H-Bridge Driver Click is based on the MC33883, an H-bridge gate driver (or full-bridge pre-driver) with an integrated charge pump and independent high and low-side driver channels from NXP Semiconductors. Gate driver outputs can source and sink up to 1.0A peak current pulses, permitting large gate-charge MOSFETs to be driven or high pulse-width modulation (PWM) frequencies to be utilized. It also supports a Sleep mode of operation with its low supply current, typical of 10μA. The VIN1 and VIN2 terminals are the power supply inputs to the device. VIN1 is used for the output high-side drivers and the charge pump, while VIN2 is used for the linear regulation. They can be connected together or with different voltage
values, with VIN1 up to 45V and VIN2 up to 28V. These pins also have undervoltage (UV) and overvoltage (OV) shutdown features. If one of the supply voltages drops below the undervoltage threshold or rises above the overvoltage threshold, the gate outputs are switched low to switch off the external MOSFETs. When the supply returns to a level above the UV threshold or below the OV threshold, the device resumes normal operation according to the established condition of the input pins. Four separate pins independently control the gate driver channels, routed to the RST, AN, PWM, and INT pins of the mikroBUS™ socket. Those pins allow the device to be optionally configured as two independent high-side gate
drivers and two independent low-side gate drivers. In addition, it also has a pin used to place the device in Sleep mode. When the GEN pin, routed to the CS pin of the mikroBUS™ socket, is in a logic low state, the device is in Sleep mode; otherwise, it is fully operational. This Click board™ can operate with either 3.3V or 5V logic voltage levels selected via the VCC SEL jumper. This way, both 3.3V and 5V capable MCUs can use the communication lines properly.
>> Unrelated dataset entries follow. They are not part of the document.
## config.mk

```make
export PLATFORM = sky130hd
export DESIGN_NAME = regfile_wb_arbiter
export DESIGN_NICKNAME = d
export VERILOG_FILES = /design/src/rtl/regfile_pkg.sv /design/src/rtl/wb_slot.sv /design/src/rtl/regfile_wb_arbiter.sv
export SDC_FILE = /design/constraint.sdc
export NUM_CORES = 1
export LEC_CHECK = 0
export ABC_AREA = 1
export CAP_MARGIN = 20
export CELL_PAD_IN_SITES_DETAIL_PLACEMENT = 2
export CELL_PAD_IN_SITES_GLOBAL_PLACEMENT = 2
export CORE_UTILIZATION = 24
export CTS_BUF_LIST = sky130_fd_sc_hd__clkbuf_2 sky130_fd_sc_hd__clkbuf_4 sky130_fd_sc_hd__clkbuf_8
export DETAILED_ROUTE_END_ITERATION = 8
export MAX_ROUTING_LAYER = met4
export PLACE_DENSITY = 0.85
export SETUP_SLACK_MARGIN = 0.5
export SLEW_MARGIN = 0
export SYNTH_ARGS = -nofsm -noshare
export SYNTH_HDL_FRONTEND = slang
export SYNTH_SLANG_ARGS = --single-unit
```

## constraint.sdc

```tcl
create_clock -name clk -period 2.3 [get_ports clk]
set_clock_uncertainty 0.1 [all_clocks]
set_input_delay 0.345 -clock clk [delete_from_list [all_inputs] [get_ports clk]]
set_output_delay 0.345 -clock clk [all_outputs]
set_load 0.005 [all_outputs]
```

## src/rtl/regfile_pkg.sv

```systemverilog
// Shared definitions for the register-file writeback arbiter and its slots.
package regfile_pkg;

  localparam int DATA_W_DEF = 32;
  localparam int ADDR_W_DEF = 5;

  // Register 0 is hardwired to zero, so writes to it are discarded.
  localparam int REG_ZERO = 0;

  // Identifies which writeback source owns a grant or the round-robin turn.
  typedef enum logic {
    SRC_A = 1'b0,
    SRC_B = 1'b1
  } src_e;

endpackage

```

## src/rtl/wb_slot.sv

```systemverilog
// One-entry writeback buffer: valid/ready intake, register-0 drop, age tag.
// The age bit is set when this slot loads while the other slot keeps an
// older entry, and cleared when the other slot loads behind this one.
module wb_slot
  import regfile_pkg::*;
#(
  parameter int DATA_W = DATA_W_DEF,
  parameter int ADDR_W = ADDR_W_DEF
) (
  input  logic              clk,
  input  logic              rst,
  input  logic              valid,
  output logic              ready,
  input  logic [ADDR_W-1:0] dst,
  input  logic [DATA_W-1:0] data,
  input  logic              grant,
  input  logic              other_holds,
  input  logic              other_loads,
  output logic              full,
  output logic              load,
  output logic              age,
  output logic [ADDR_W-1:0] held_reg,
  output logic [DATA_W-1:0] held_data
);

  logic accept;

  // A draining slot can refill on the same edge; ready never looks at valid.
  assign ready  = !full || grant;
  assign accept = valid && ready;
  assign load   = accept && (dst != ADDR_W'(REG_ZERO));

  // Occupancy and age tracking; a register-0 accept completes but stays empty.
  always_ff @(posedge clk) begin
    // NOTE: sequential state uses non-blocking assignments so every flop
    // samples the pre-edge values of its neighbours.
    if (rst) begin
      full <= 1'b0;
      age  <= 1'b0;
    end else if (accept) begin
      full <= load;
      if (load) age <= other_holds;
    end else if (grant) begin
      full <= 1'b0;
    end else if (other_loads && full) begin
      age <= 1'b0;
    end
  end

  // Payload capture on load.
  always_ff @(posedge clk) begin
    // NOTE: the payload is left unreset; it is only observed while full is
    // set, and full itself is reset.
    if (load) begin
      held_reg  <= dst;
      held_data <= data;
    end
  end

endmodule

```

## src/rtl/regfile_wb_arbiter.sv

```systemverilog
// Shares the register file write port between a single-cycle source (A) and
// a multi-cycle source (B) through one-entry slots and a round-robin arbiter.
module regfile_wb_arbiter
  import regfile_pkg::*;
#(
  parameter int DATA_W = DATA_W_DEF,
  parameter int ADDR_W = ADDR_W_DEF
) (
  input  logic                 clk,
  input  logic                 rst,
  input  logic                 a_valid,
  output logic                 a_ready,
  input  logic [ADDR_W-1:0]    a_reg,
  input  logic [DATA_W-1:0]    a_data,
  input  logic                 b_valid,
  output logic                 b_ready,
  input  logic [ADDR_W-1:0]    b_reg,
  input  logic [DATA_W-1:0]    b_data,
  output logic                 RegWrite,
  output logic [ADDR_W-1:0]    wr_reg,
  output logic [DATA_W-1:0]    wr_data,
  output logic [2**ADDR_W-1:0] pending
);

  logic              a_full, a_load, a_age;
  logic              b_full, b_load, b_age;
  logic [ADDR_W-1:0] a_held_reg, b_held_reg;
  logic [DATA_W-1:0] a_held_data, b_held_data;
  logic              grant_a, grant_b, contested;
  src_e              ptr, winner;

  wb_slot #(.DATA_W(DATA_W), .ADDR_W(ADDR_W)) u_slot_a (
    .clk         (clk),
    .rst         (rst),
    .valid       (a_valid),
    .ready       (a_ready),
    .dst         (a_reg),
    .data        (a_data),
    .grant       (grant_a),
    .other_holds (b_full && !grant_b),
    .other_loads (b_load),
    .full        (a_full),
    .load        (a_load),
    .age         (a_age),
    .held_reg    (a_held_reg),
    .held_data   (a_held_data)
  );

  wb_slot #(.DATA_W(DATA_W), .ADDR_W(ADDR_W)) u_slot_b (
    .clk         (clk),
    .rst         (rst),
    .valid       (b_valid),
    .ready       (b_ready),
    .dst         (b_reg),
    .data        (b_data),
    .grant       (grant_b),
    .other_holds (a_full && !grant_a),
    .other_loads (a_load),
    .full        (b_full),
    .load        (b_load),
    .age         (b_age),
    .held_reg    (b_held_reg),
    .held_data   (b_held_data)
  );

  // Grant selection from slot state only; same-register pairs drain oldest first.
  always_comb begin
    // NOTE: every combinationally assigned signal gets a default first so no
    // path through the block can infer a latch.
    contested = a_full && b_full;
    winner    = SRC_A;
    if (contested) begin
      if (a_held_reg == b_held_reg) winner = (a_age && !b_age) ? SRC_B : SRC_A;
      else                          winner = ptr;
    end else if (b_full) begin
      winner = SRC_B;
    end
    grant_a = a_full && (winner == SRC_A);
    grant_b = b_full && (winner == SRC_B);
  end

  // Round-robin pointer moves to the loser after every contested grant.
  always_ff @(posedge clk) begin
    if (rst)            ptr <= SRC_A;
    else if (contested) ptr <= (winner == SRC_A) ? SRC_B : SRC_A;
  end

  // Register file write port driven from the granted slot, zero when idle.
  always_comb begin
    RegWrite = 1'b0;
    wr_reg   = '0;
    wr_data  = '0;
    if (grant_a) begin
      RegWrite = 1'b1;
      wr_reg   = a_held_reg;
      wr_data  = a_held_data;
    end else if (grant_b) begin
      RegWrite = 1'b1;
      wr_reg   = b_held_reg;
      wr_data  = b_held_data;
    end
  end

  // Pending-write mask over buffered destinations, including one draining now.
  always_comb begin
    pending = '0;
    if (a_full) pending[a_held_reg] = 1'b1;
    if (b_full) pending[b_held_reg] = 1'b1;
    pending[REG_ZERO] = 1'b0;
  end

endmodule

```

==> results.json <==
{
  "setup_tns_ns": -54.50,
  "worst_setup_hold_path_clk_slew_ns": 0.09,
  "initial_util": 0.249,
  "power.combinational.fraction": 0.267,
  "io_pins": 150,
  "internal_power_mw": 2.57,
  "worstSetupStartpointType": "register",
  "post_synth_edffs": 74,
  "synth.top_cells.by_area": "sky130_fd_sc_hd__edfxtp_1 64%, sky130_fd_sc_hd__a22o_1 8.1%, sky130_fd_sc_hd__nand2_1 6.4%",
  "drt_iter0_drc": 135,
  "area_growth_pct": 103,
  "hold-worst-slack_ns": 0.405,
  "syn-mean-instance-area_um2": 12.0,
  "grt_max_degree": 19,
  "synth.distinct_cells": 29,
  "drtPass1Iterations": 4,
  "timing_worst_setup_path_type": "reg -> out",
  "most-common-layout-cells": "77 x sky130_fd_sc_hd__clkdlybuf4s50_1, 74 x sky130_fd_sc_hd__edfxtp_1, 66 x sky130_fd_sc_hd__buf_2, 58 x sky130_fd_sc_hd__buf_6, 46 x sky130_fd_sc_hd__buf_4",
  "synth_top_area_share": 0.639,
  "peak_supply_drop_uv": 383,
  "synth_async_sr_flop_share": 0,
  "place_inst": 649,
  "muxShareOfSynthArea": 0,
  "post_route_cells_drive_above_1_share": 0.567,
  "reg.largest.list": "u_slot_a.held_data x32, u_slot_b.held_data x32",
  "failing_checks": "setup timing",
  "worstPathMaxFanout": 6,
  "finalPower_mw": 3.61,
  "finalHoldViolations": 0,
  "fin_crit_ns": 3.03,
  "portBuffers": 148,
  "final_common_cell": "sky130_fd_sc_hd__clkdlybuf4s50_1",
  "detail-route-antenna-nets": 0,
  "setup_viol_count_final": 148,
  "antennaDiodeCount": 0,
  "fillerInstances": 1364,
  "postSynth.topFlopCell": "sky130_fd_sc_hd__edfxtp_1",
  "postSynthCellCount": 291,
  "dp_slack_ns": -0.454,
  "drt_drc_violations_left": 0,
  "grt_pass1_vias": 4156,
  "power_switching_share": 0.289,
  "grt_first_pass_wirelength_mm": 25.2,
  "post_synth_and_or_nand_nor_area_fraction": 0.140,
  "floorplan.die.height_um": 122,
  "yosys.area_share.adder": 0,
  "post_synthesis_compound_gate_area_fraction": 0.145,
  "synth.cell_area_mm2": 0.00348,
  "synth.yosys.warnings": 0,
  "leakage_nw": 3.09,
  "routed_wl_mm": 20.1,
  "core.rowCount": 43,
  "htree_num_levels": 3,
  "sequentialPowerShare": 0.474,
  "dp_hpwl_mm": 10.1,
  "run_status": "finished with violations",
  "setup_ws_ns": -0.730,
  "global_route.usage.total": 0.242,
  "grt_setup_unrepaired": "yes",
  "finish.utilization": 0.506,
  "timing.critical_path.required_ns": 1.86,
  "gr-total-overflow": 0,
  "power.density_mw_per_mm2": 511,
  "initial_antenna_violation_count": 0,
  "fin_area_mm2": 0.00708,
  "period_share": 1.32,
  "tightest_slew_ns": 0.529,
  "finish.net_count": 646,
  "cts.path.max_buffers": 2,
  "max_cap_viol_count": 0,
  "hold_path_class": "reg -> reg",
  "floorplan.core_area_mm2": 0.0140,
  "numCtsBuffers": 9,
  "ctsRootBufferMaster": "sky130_fd_sc_hd__clkbuf_8",
  "postSynthNetCount": 369,
  "synth_xor_area_frac": 0.00252,
  "synth_top_cell_by_area": "sky130_fd_sc_hd__edfxtp_1",
  "synth_sequential_area_ratio": 0.668,
  "cts_tree": "done",
  "detailed_place.area_mm2": 0.00553,
  "critical_path.endpoint_type": "output pin",
  "worst-endpoint-arrival_ns": 2.59,
  "clock-sinks": 79,
  "timing.max_slew.rel_slack": 0.647,
  "fmax_mhz": 330,
  "finalMaxSlewViolations": 0,
  "ratio_of_routed_vias_to_standard_cells": 4.92,
  "final-instance-count-excl-fill": 751,
  "post_drt_wl_per_cell_um": 26.7,
  "main_combinational_cell_family_by_area_after_synthesis": "compound AO/OA/AOI/OAI gates",
  "ys_ff_latch": 79,
  "total_switching_power_mw": 1.04,
  "clk-insertion-delay-late_ns": 0.37,
  "horiz_die_dim_um": 122,
  "clock_power_share": 0.259,
  "place.gp.congestion": 0.822,
  "dieArea_mm2": 0.0150,
  "via_count": 3696
}
## critical path, stage by stage (launching register included)
cell	delay, ns
sky130_fd_sc_hd__edfxtp_1	0.44
sky130_fd_sc_hd__inv_2	0.07
sky130_fd_sc_hd__nand2_2	0.09
sky130_fd_sc_hd__nand2_2	0.09
sky130_fd_sc_hd__nor2_4	0.16
sky130_fd_sc_hd__nand4_1	0.21
sky130_fd_sc_hd__nand3_4	0.19
sky130_fd_sc_hd__nand2_4	0.10
sky130_fd_sc_hd__inv_8	0.09
sky130_fd_sc_hd__nor2_8	0.05
sky130_fd_sc_hd__buf_6	0.12
sky130_fd_sc_hd__buf_12	0.12
sky130_fd_sc_hd__buf_16	0.13
sky130_fd_sc_hd__a22o_1	0.20
sky130_fd_sc_hd__buf_2	0.13
## cells by family after synthesis
| group | count (synthesis) |
|---|---|
| other | 1 |
| and+or+nand+nor | 103 |
| AOI/OAI and AO/OA | 75 |
| buffers and inverters | 32 |
| xor gates and xnor gates | 1 |
| DFF | 79 |
## power by group through the flow
stage / combinational [mW] / clock, mW / sequential [mW]
floorplan: 0.205 / 0 / 1.73
global placement: 0.581 / 0 / 1.73
detailed placement: 0.607 / 0 / 1.74
CTS: 0.777 / 0.911 / 1.71
global route: 1.00 / 1.00 / 1.72
finish: 0.963 / 0.937 / 1.71
## metal layers
| metal | routed length, um | up-vias | track usage |
|---|---|---|---|
| li1 | - | 1639 | - |
| met1 | 6690 | 1831 | 0.235 |
| met2 | 11300 | 179 | 0.451 |
| met3 | 1140 | 47 | 0.0702 |
| met4 | 949 | 0 | 0.0861 |
| met5 | 0 | - | - |
## cell type report
type | instances | area, um2 | area share
multi-input combinational | 180 | 1540 | 0.218
clock buffer | 9 | 124 | 0.0175
inverter | 24 | 121 | 0.0171
tap | 180 | 225 | 0.0318
timing repair buffer | 274 | 2710 | 0.383
sequential | 79 | 2320 | 0.328
clock inverter | 5 | 27.5 | 0.00389
## final timing paths
kind,start,endpoint,slack (ns),cells past startpoint
worst max-delay path,u_slot_a.held_reg[1],wr_data[30],-0.73,14
worst min-delay path,u_slot_b.age,u_slot_b.age,0.41,2
worst max register to register,u_slot_a.held_reg[1],u_slot_a.held_data[12],-0.48,17
worst min register to register,u_slot_b.age,u_slot_b.age,0.41,2
## synth_stat cells (all sizes together) (2+ instances only)
library cell  count
a21oi             3
o22ai             5
edfxtp           74
nand4             2
o21ai            35
nor2              8
inv              24
dfxtp             5
a22o             32
nor3             12
nand3            18
nand2            62
buf               7
## repair_timing
| action | in CTS | in global routing |
|---|---|---|
| cloned | 9 | 7 |
| hold buffers | 0 | 0 |
| resized for setup | 405 | 102 |
| setup buffers | 46 | 26 |
| pin swaps | 46 | 38 |
| endpoints found under the setup margin | 149 | 149 |
Power figures use the tool's default switching activity.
However, the Click board™ comes equipped with a library containing easy-to-use functions and an example code that can be used, as a reference, for further development.
Features overview
Development board
Nucleo-64 with STM32G474R MCU offers a cost-effective and adaptable platform for developers to explore new ideas and prototype their designs. This board harnesses the versatility of the STM32 microcontroller, enabling users to select the optimal balance of performance and power consumption for their projects. It accommodates the STM32 microcontroller in the LQFP64 package and includes essential components such as a user LED, which doubles as an ARDUINO® signal, alongside user and reset push-buttons, and a 32.768kHz crystal oscillator for precise timing operations. Designed with expansion and flexibility in mind, the Nucleo-64 board features an ARDUINO® Uno V3 expansion connector and ST morpho extension pin
headers, granting complete access to the STM32's I/Os for comprehensive project integration. Power supply options are adaptable, supporting ST-LINK USB VBUS or external power sources, ensuring adaptability in various development environments. The board also has an on-board ST-LINK debugger/programmer with USB re-enumeration capability, simplifying the programming and debugging process. Moreover, the board is designed to simplify advanced development with its external SMPS for efficient Vcore logic supply, support for USB Device full speed or USB SNK/UFP full speed, and built-in cryptographic features, enhancing both the power efficiency and security of projects. Additional connectivity is
provided through dedicated connectors for external SMPS experimentation, a USB connector for the ST-LINK, and a MIPI® debug connector, expanding the possibilities for hardware interfacing and experimentation. Developers will find extensive support through comprehensive free software libraries and examples, courtesy of the STM32Cube MCU Package. This, combined with compatibility with a wide array of Integrated Development Environments (IDEs), including IAR Embedded Workbench®, MDK-ARM, and STM32CubeIDE, ensures a smooth and efficient development experience, allowing users to fully leverage the capabilities of the Nucleo-64 board in their projects.
Microcontroller Overview
MCU Card / MCU
Architecture
ARM Cortex-M4
MCU Memory (KB)
512
Silicon Vendor
STMicroelectronics
Pin count
64
RAM (Bytes)
128k
You complete me!
Accessories
Click Shield for Nucleo-64 comes equipped with two proprietary mikroBUS™ sockets, allowing all the Click board™ devices to be interfaced with the STM32 Nucleo-64 board with no effort. This way, Mikroe allows its users to add any functionality from our ever-growing range of Click boards™, such as WiFi, GSM, GPS, Bluetooth, ZigBee, environmental sensors, LEDs, speech recognition, motor control, movement sensors, and many more. More than 1537 Click boards™, which can be stacked and integrated, are at your disposal. The STM32 Nucleo-64 boards are based on the microcontrollers in 64-pin packages, a 32-bit MCU with an ARM Cortex M4 processor operating at 84MHz, 512Kb Flash, and 96KB SRAM, divided into two regions where the top section represents the ST-Link/V2 debugger and programmer while the bottom section of the board is an actual development board. These boards are controlled and powered conveniently through a USB connection to program and efficiently debug the Nucleo-64 board out of the box, with an additional USB cable connected to the USB mini port on the board. Most of the STM32 microcontroller pins are brought to the IO pins on the left and right edge of the board, which are then connected to two existing mikroBUS™ sockets. This Click Shield also has several switches that perform functions such as selecting the logic levels of analog signals on mikroBUS™ sockets and selecting logic voltage levels of the mikroBUS™ sockets themselves. Besides, the user is offered the possibility of using any Click board™ with the help of existing bidirectional level-shifting voltage translators, regardless of whether the Click board™ operates at a 3.3V or 5V logic voltage level. Once you connect the STM32 Nucleo-64 board with our Click Shield for Nucleo-64, you can access hundreds of Click boards™, working with 3.3V or 5V logic voltage levels.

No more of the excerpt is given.